= What the task asks =
Please reproduce the entries that follow without a single difference.

*** Supplied data ***

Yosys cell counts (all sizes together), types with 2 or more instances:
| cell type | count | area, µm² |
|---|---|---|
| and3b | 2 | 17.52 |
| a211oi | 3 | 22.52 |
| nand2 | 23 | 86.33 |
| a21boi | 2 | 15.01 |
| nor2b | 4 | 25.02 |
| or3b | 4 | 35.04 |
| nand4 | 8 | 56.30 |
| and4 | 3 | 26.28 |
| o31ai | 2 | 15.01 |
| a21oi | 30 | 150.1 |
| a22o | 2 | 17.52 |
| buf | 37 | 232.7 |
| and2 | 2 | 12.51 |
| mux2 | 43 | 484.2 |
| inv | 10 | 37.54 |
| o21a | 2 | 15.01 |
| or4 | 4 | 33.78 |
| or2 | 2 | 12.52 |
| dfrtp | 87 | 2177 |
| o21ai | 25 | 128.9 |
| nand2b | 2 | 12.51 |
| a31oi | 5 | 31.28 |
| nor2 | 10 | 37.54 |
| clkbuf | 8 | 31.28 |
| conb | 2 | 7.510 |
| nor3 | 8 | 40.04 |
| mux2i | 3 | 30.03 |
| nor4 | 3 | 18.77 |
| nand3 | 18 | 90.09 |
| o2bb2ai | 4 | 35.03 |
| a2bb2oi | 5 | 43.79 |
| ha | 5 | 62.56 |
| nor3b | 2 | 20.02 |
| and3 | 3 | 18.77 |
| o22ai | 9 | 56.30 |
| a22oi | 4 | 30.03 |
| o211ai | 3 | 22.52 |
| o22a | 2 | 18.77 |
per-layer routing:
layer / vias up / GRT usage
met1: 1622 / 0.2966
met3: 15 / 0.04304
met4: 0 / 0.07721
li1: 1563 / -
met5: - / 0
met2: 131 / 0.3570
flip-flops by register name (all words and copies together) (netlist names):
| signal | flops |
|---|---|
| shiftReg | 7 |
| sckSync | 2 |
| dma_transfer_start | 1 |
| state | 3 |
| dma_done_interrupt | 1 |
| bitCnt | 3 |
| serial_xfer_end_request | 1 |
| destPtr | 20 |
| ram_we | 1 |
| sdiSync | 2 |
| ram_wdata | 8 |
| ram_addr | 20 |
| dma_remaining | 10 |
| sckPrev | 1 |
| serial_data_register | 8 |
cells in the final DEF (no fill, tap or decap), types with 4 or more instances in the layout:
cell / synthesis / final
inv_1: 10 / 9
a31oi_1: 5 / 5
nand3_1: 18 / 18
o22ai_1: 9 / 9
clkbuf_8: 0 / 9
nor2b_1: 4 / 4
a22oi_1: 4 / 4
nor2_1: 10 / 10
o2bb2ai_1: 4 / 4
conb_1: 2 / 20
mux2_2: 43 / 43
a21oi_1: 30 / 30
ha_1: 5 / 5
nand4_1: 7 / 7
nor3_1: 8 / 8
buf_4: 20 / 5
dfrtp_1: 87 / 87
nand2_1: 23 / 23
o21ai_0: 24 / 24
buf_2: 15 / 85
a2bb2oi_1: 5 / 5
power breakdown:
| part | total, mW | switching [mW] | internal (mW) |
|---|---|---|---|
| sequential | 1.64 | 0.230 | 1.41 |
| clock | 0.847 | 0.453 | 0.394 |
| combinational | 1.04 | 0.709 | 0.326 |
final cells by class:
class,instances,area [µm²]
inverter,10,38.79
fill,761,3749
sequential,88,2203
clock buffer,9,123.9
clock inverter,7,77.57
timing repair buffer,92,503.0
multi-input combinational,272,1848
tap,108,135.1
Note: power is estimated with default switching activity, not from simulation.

***

= Response to this task =
Yosys cell counts (all sizes together), types with 2 or more instances:
| cell type | count | area, µm² |
|---|---|---|
| and3b | 2 | 17.52 |
| a211oi | 3 | 22.52 |
| nand2 | 23 | 86.33 |
| a21boi | 2 | 15.01 |
| nor2b | 4 | 25.02 |
| or3b | 4 | 35.04 |
| nand4 | 8 | 56.30 |
| and4 | 3 | 26.28 |
| o31ai | 2 | 15.01 |
| a21oi | 30 | 150.1 |
| a22o | 2 | 17.52 |
| buf | 37 | 232.7 |
| and2 | 2 | 12.51 |
| mux2 | 43 | 484.2 |
| inv | 10 | 37.54 |
| o21a | 2 | 15.01 |
| or4 | 4 | 33.78 |
| or2 | 2 | 12.52 |
| dfrtp | 87 | 2177 |
| o21ai | 25 | 128.9 |
| nand2b | 2 | 12.51 |
| a31oi | 5 | 31.28 |
| nor2 | 10 | 37.54 |
| clkbuf | 8 | 31.28 |
| conb | 2 | 7.510 |
| nor3 | 8 | 40.04 |
| mux2i | 3 | 30.03 |
| nor4 | 3 | 18.77 |
| nand3 | 18 | 90.09 |
| o2bb2ai | 4 | 35.03 |
| a2bb2oi | 5 | 43.79 |
| ha | 5 | 62.56 |
| nor3b | 2 | 20.02 |
| and3 | 3 | 18.77 |
| o22ai | 9 | 56.30 |
| a22oi | 4 | 30.03 |
| o211ai | 3 | 22.52 |
| o22a | 2 | 18.77 |
per-layer routing:
layer / vias up / GRT usage
met1: 1622 / 0.2966
met3: 15 / 0.04304
met4: 0 / 0.07721
li1: 1563 / -
met5: - / 0
met2: 131 / 0.3570
flip-flops by register name (all words and copies together) (netlist names):
| signal | flops |
|---|---|
| shiftReg | 7 |
| sckSync | 2 |
| dma_transfer_start | 1 |
| state | 3 |
| dma_done_interrupt | 1 |
| bitCnt | 3 |
| serial_xfer_end_request | 1 |
| destPtr | 20 |
| ram_we | 1 |
| sdiSync | 2 |
| ram_wdata | 8 |
| ram_addr | 20 |
| dma_remaining | 10 |
| sckPrev | 1 |
| serial_data_register | 8 |
cells in the final DEF (no fill, tap or decap), types with 4 or more instances in the layout:
cell / synthesis / final
inv_1: 10 / 9
a31oi_1: 5 / 5
nand3_1: 18 / 18
o22ai_1: 9 / 9
clkbuf_8: 0 / 9
nor2b_1: 4 / 4
a22oi_1: 4 / 4
nor2_1: 10 / 10
o2bb2ai_1: 4 / 4
conb_1: 2 / 20
mux2_2: 43 / 43
a21oi_1: 30 / 30
ha_1: 5 / 5
nand4_1: 7 / 7
nor3_1: 8 / 8
buf_4: 20 / 5
dfrtp_1: 87 / 87
nand2_1: 23 / 23
o21ai_0: 24 / 24
buf_2: 15 / 85
a2bb2oi_1: 5 / 5
power breakdown:
| part | total, mW | switching [mW] | internal (mW) |
|---|---|---|---|
| sequential | 1.64 | 0.230 | 1.41 |
| clock | 0.847 | 0.453 | 0.394 |
| combinational | 1.04 | 0.709 | 0.326 |
final cells by class:
class,instances,area [µm²]
inverter,10,38.79
fill,761,3749
sequential,88,2203
clock buffer,9,123.9
clock inverter,7,77.57
timing repair buffer,92,503.0
multi-input combinational,272,1848
tap,108,135.1
Note: power is estimated with default switching activity, not from simulation.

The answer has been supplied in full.